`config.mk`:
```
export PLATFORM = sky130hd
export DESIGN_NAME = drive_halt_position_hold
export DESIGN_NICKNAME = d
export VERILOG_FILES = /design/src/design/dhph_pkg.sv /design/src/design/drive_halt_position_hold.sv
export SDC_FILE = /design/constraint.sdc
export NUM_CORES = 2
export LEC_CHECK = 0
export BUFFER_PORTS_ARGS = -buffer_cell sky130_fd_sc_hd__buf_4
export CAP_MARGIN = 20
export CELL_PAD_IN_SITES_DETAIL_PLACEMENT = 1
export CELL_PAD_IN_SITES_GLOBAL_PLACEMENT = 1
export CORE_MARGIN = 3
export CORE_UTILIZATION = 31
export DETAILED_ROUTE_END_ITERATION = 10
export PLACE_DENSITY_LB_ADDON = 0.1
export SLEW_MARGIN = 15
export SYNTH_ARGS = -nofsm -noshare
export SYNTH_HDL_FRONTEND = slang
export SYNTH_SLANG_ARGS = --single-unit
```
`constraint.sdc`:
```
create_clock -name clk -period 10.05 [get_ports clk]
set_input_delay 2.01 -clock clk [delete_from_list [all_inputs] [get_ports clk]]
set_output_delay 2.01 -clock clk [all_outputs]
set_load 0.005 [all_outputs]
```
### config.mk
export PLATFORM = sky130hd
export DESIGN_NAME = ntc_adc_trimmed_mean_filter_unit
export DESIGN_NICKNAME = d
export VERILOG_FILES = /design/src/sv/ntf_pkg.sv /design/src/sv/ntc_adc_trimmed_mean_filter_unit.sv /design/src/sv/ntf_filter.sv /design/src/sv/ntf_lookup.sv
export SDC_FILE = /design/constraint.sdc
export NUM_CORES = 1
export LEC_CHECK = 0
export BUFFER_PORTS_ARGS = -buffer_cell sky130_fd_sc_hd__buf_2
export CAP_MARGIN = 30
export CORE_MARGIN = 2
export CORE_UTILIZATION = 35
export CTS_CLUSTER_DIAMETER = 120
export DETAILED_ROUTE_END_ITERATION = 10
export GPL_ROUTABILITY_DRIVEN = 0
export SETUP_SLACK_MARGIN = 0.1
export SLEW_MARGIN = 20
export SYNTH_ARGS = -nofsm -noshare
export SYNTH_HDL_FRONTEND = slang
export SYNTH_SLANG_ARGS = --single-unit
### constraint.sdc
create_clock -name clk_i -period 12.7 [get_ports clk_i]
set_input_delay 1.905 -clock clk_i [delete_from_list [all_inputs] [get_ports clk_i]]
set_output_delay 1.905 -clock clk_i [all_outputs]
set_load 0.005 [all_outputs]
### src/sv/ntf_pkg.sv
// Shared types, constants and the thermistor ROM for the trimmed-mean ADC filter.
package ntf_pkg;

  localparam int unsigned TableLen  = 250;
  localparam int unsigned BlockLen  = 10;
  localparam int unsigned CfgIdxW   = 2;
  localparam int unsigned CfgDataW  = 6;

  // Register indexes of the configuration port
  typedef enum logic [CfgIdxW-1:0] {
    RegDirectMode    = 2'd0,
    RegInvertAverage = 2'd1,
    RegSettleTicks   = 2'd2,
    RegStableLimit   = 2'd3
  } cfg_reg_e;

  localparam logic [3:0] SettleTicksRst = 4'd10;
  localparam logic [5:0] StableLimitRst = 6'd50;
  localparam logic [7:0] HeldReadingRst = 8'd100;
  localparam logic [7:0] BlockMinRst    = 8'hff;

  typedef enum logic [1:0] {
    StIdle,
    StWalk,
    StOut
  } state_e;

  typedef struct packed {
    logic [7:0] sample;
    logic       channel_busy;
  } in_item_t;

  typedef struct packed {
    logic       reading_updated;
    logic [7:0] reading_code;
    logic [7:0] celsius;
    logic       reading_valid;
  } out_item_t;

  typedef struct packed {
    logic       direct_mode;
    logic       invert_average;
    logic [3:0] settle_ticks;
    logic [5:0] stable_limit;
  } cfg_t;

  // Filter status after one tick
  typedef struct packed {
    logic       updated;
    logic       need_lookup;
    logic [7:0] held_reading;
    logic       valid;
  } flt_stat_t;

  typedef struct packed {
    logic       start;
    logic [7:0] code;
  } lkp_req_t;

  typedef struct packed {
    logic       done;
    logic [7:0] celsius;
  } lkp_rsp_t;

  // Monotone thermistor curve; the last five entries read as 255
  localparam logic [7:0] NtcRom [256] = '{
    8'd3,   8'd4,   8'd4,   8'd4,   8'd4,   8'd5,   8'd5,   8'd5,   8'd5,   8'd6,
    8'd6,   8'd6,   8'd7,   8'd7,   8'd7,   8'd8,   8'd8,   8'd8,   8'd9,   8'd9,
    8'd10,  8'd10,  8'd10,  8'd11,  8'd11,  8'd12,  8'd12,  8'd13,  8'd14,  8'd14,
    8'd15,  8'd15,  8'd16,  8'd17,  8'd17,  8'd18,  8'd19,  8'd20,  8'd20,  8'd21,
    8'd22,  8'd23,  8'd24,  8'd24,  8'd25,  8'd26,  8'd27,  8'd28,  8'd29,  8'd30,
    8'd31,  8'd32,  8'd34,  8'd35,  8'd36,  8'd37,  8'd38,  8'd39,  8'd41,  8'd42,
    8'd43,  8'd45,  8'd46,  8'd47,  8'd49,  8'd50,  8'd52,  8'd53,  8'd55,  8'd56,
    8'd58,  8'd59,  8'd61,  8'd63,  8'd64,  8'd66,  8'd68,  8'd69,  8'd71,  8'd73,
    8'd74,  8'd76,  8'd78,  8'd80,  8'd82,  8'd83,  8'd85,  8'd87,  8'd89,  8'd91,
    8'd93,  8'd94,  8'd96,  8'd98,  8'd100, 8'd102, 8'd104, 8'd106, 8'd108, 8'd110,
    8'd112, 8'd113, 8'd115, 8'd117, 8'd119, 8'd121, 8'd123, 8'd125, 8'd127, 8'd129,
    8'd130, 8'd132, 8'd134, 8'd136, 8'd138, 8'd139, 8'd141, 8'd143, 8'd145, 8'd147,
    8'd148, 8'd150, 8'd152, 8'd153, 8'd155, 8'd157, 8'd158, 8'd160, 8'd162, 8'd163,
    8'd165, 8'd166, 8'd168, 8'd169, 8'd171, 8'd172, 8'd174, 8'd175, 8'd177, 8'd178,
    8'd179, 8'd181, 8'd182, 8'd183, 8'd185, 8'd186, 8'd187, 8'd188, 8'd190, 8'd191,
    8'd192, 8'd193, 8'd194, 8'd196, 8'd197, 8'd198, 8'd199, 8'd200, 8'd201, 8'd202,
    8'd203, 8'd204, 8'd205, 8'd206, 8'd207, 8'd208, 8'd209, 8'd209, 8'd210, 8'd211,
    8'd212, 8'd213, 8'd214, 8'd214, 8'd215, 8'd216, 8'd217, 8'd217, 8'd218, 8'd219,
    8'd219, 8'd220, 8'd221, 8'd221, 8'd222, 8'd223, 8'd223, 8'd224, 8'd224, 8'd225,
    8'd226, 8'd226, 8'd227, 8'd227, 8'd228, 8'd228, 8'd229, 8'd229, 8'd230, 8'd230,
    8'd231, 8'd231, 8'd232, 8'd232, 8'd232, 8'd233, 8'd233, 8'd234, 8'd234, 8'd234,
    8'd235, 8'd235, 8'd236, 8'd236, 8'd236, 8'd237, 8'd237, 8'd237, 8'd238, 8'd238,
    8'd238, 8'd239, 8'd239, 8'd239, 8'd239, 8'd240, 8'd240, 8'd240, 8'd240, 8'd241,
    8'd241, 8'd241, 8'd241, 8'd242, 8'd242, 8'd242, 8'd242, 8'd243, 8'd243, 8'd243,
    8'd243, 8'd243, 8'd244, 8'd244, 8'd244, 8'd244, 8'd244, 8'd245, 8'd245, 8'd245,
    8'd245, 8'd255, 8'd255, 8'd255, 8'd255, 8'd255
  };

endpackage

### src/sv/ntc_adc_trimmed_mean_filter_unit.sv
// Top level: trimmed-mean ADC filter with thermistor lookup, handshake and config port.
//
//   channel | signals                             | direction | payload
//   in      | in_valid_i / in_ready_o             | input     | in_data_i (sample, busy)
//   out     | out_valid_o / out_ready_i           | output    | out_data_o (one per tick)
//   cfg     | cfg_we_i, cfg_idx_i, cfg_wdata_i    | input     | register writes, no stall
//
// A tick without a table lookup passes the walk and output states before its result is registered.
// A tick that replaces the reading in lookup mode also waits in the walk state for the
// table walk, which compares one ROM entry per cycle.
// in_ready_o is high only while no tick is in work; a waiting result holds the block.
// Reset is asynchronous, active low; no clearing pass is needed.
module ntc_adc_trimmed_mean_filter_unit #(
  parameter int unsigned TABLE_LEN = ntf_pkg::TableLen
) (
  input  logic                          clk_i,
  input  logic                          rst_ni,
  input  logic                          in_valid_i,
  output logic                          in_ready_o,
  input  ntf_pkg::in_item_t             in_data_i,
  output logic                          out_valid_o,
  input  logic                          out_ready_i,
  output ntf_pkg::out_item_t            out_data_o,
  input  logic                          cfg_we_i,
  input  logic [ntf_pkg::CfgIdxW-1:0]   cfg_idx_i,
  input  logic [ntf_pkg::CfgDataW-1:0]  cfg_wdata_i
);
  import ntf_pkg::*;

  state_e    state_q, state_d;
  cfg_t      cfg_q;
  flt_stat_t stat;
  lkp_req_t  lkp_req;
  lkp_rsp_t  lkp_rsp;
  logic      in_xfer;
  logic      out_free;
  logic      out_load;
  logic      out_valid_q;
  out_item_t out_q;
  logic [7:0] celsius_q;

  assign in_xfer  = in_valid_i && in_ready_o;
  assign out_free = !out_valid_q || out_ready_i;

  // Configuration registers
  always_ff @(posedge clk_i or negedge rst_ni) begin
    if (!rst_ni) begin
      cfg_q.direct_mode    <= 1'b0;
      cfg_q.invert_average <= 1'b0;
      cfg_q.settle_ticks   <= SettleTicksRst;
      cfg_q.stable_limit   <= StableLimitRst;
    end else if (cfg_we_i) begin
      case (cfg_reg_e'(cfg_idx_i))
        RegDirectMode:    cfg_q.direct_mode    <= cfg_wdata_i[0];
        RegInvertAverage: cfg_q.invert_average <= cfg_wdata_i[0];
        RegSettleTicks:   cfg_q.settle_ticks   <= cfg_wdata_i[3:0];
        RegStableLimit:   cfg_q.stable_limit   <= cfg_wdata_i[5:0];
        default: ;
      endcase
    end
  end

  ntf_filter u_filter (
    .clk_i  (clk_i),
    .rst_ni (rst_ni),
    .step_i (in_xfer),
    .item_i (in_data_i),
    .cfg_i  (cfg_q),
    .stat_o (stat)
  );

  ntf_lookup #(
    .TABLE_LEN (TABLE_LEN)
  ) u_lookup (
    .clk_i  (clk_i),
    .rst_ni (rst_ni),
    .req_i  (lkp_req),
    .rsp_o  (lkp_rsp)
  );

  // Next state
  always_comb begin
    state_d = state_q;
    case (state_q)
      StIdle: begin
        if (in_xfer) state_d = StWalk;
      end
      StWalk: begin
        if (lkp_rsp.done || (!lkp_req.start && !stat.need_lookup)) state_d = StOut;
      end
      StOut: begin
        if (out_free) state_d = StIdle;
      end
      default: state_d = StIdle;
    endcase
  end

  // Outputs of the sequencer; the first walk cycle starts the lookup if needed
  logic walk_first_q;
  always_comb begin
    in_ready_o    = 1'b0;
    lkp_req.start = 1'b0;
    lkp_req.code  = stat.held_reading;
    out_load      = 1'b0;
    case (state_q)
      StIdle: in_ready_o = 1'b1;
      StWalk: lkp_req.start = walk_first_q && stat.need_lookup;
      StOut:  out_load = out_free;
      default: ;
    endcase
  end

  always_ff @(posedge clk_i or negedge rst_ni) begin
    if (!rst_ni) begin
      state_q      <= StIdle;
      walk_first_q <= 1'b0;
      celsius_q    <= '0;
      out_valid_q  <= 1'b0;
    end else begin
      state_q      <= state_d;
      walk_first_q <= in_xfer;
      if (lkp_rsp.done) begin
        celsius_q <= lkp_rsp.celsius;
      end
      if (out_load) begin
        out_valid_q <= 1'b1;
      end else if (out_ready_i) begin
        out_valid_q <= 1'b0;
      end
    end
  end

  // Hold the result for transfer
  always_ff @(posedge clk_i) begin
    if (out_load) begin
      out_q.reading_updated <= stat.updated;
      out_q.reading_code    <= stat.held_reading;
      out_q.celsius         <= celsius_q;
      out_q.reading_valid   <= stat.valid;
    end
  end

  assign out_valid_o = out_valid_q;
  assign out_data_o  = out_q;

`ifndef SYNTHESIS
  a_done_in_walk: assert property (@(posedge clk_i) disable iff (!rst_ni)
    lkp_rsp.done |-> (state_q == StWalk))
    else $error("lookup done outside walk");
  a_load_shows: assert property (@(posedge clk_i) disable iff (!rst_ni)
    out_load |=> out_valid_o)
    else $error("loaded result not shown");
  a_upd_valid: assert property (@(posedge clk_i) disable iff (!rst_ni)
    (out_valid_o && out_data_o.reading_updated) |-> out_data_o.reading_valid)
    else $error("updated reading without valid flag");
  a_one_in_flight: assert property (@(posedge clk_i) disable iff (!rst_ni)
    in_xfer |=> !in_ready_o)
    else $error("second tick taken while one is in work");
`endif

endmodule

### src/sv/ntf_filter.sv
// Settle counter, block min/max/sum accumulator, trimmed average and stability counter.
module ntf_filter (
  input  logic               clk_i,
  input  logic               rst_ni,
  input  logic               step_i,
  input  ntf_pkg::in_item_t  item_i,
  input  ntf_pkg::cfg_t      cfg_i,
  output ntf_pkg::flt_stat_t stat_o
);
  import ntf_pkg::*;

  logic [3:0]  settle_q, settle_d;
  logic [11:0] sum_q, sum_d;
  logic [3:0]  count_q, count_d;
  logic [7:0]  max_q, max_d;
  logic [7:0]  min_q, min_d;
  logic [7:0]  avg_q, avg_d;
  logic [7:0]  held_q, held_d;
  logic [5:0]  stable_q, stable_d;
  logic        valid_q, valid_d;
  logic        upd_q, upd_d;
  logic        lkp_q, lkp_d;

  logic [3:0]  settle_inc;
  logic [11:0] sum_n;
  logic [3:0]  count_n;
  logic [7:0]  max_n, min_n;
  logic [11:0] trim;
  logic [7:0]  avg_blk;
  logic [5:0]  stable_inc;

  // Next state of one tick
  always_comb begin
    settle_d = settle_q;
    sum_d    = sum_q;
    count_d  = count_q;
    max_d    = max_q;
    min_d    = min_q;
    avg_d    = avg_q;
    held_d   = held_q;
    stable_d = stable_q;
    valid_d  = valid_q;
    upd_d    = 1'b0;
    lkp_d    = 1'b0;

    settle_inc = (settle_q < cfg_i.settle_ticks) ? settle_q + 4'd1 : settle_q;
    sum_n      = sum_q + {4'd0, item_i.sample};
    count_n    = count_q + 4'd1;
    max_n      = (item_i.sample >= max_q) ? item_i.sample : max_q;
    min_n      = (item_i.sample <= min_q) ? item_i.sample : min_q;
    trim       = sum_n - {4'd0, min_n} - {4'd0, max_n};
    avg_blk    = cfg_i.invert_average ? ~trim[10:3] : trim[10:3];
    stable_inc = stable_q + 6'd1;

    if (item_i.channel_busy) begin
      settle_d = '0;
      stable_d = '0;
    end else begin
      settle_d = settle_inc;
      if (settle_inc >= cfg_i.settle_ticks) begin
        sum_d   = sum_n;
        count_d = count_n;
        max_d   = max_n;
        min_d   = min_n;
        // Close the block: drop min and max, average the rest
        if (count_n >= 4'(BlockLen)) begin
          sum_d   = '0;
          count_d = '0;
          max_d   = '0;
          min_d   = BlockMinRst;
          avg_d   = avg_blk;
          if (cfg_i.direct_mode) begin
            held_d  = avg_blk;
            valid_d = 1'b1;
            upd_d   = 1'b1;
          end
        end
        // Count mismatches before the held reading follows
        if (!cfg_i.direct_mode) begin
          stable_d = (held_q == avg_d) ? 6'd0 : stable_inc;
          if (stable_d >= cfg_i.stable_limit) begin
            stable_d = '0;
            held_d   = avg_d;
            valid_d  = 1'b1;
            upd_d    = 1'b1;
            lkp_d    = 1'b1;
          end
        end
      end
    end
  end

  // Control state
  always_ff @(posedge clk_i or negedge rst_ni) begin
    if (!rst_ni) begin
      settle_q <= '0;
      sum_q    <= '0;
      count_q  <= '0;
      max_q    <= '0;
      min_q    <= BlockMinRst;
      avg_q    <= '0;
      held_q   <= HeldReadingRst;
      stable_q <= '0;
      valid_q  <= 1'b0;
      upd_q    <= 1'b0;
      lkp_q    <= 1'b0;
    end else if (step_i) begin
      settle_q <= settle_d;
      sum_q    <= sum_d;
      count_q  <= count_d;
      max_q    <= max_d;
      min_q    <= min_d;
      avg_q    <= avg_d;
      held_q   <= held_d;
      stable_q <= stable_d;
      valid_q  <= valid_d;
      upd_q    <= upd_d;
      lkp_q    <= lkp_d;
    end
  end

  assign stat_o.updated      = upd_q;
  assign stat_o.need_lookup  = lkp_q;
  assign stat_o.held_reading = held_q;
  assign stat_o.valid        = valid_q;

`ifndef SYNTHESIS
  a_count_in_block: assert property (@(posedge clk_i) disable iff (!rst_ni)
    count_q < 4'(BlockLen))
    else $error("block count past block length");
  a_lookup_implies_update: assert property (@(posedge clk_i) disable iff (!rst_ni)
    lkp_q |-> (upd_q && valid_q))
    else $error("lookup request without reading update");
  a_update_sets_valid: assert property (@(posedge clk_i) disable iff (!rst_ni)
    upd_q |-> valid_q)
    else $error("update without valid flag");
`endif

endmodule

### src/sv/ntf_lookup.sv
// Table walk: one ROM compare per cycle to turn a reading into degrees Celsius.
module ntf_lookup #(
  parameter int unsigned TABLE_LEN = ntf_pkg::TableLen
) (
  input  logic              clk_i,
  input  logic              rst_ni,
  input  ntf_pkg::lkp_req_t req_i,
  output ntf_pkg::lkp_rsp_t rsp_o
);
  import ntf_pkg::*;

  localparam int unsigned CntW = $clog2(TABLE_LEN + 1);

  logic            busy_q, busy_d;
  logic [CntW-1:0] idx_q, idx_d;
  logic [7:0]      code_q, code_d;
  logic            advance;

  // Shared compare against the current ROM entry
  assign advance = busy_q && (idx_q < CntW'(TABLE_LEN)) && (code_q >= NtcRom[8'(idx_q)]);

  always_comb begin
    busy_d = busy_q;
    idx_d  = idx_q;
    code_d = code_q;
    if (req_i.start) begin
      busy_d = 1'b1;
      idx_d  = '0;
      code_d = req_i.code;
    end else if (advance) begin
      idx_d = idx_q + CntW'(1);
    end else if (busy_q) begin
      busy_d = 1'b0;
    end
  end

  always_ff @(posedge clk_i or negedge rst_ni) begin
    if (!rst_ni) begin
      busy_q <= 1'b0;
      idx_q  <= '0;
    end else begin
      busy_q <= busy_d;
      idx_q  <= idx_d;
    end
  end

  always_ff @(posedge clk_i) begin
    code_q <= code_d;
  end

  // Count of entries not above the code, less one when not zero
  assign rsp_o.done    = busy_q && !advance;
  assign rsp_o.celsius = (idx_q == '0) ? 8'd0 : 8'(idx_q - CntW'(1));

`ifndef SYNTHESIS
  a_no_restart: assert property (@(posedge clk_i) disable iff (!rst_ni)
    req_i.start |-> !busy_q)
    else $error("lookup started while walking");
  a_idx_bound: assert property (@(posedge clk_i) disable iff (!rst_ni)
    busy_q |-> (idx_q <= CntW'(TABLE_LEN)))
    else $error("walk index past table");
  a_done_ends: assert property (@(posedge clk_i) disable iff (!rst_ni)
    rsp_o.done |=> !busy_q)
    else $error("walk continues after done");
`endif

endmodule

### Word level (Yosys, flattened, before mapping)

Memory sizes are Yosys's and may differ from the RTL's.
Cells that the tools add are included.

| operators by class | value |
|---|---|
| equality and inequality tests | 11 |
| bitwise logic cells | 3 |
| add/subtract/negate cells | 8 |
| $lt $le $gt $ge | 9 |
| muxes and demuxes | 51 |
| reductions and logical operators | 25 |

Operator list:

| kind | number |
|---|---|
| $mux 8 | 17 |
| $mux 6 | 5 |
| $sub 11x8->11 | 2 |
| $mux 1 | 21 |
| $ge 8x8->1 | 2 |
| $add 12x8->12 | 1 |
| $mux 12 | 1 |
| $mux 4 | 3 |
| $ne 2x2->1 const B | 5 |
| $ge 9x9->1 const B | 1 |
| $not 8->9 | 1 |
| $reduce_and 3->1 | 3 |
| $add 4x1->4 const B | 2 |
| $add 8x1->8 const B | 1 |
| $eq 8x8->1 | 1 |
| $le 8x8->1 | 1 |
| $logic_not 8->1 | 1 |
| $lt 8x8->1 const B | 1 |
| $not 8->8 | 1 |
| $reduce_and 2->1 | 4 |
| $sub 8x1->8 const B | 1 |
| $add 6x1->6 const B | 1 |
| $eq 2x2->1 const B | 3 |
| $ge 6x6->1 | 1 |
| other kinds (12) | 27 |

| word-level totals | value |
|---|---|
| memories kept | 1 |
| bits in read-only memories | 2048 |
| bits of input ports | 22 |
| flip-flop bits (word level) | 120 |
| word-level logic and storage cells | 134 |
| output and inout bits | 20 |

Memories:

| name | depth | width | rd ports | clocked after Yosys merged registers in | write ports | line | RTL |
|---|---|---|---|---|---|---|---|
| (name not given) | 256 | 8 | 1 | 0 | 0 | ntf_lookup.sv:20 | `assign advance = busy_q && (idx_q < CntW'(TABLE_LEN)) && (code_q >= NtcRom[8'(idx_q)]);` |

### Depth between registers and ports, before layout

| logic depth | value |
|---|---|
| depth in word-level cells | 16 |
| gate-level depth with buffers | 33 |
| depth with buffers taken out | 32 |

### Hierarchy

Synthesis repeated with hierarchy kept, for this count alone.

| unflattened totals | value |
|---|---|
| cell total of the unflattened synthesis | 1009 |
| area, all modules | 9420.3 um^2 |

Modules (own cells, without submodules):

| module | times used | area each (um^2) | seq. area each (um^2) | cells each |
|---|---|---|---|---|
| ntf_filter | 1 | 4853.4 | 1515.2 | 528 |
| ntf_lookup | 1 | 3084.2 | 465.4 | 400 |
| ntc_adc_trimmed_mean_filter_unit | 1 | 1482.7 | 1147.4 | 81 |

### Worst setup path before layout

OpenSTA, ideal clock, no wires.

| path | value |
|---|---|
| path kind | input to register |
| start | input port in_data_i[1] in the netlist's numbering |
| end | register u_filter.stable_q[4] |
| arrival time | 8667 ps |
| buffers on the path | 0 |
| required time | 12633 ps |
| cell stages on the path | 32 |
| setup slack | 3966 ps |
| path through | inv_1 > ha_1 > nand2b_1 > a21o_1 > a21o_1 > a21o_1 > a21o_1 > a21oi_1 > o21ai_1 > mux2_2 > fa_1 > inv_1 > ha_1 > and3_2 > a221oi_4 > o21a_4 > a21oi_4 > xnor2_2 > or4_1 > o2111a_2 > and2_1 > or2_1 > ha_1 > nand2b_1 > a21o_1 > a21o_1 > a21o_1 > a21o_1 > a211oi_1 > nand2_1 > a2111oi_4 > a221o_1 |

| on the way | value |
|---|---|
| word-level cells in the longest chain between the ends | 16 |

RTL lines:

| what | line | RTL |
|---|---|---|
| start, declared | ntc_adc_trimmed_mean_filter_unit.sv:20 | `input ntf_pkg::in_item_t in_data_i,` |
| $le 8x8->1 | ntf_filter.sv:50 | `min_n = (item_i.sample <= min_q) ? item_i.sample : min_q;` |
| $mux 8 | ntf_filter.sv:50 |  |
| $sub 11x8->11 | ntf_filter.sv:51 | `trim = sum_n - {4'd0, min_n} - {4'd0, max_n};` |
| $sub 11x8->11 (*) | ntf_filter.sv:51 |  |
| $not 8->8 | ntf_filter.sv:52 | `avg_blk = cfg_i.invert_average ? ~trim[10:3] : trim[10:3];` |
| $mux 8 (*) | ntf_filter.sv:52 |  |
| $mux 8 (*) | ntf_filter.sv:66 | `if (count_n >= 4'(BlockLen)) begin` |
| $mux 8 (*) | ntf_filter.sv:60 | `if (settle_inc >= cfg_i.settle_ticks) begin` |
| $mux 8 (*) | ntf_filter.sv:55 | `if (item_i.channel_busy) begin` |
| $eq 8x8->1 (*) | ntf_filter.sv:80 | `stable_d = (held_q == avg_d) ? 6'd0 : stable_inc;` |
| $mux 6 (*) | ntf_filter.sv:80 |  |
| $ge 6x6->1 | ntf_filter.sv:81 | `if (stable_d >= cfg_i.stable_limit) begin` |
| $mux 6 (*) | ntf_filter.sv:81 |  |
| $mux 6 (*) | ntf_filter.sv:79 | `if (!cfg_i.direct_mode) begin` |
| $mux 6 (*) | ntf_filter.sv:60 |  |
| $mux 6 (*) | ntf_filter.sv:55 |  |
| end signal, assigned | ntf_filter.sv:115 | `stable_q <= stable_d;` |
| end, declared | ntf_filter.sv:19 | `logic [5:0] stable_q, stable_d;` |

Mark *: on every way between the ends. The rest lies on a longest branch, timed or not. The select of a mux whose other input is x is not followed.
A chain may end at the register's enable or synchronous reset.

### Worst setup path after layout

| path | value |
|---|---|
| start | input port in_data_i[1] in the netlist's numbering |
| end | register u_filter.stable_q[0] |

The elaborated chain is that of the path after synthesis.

####

■ Prompt
The answer should be only a number: the count of lines in the listing above that contain the word "CntW".

■ Response to this task
7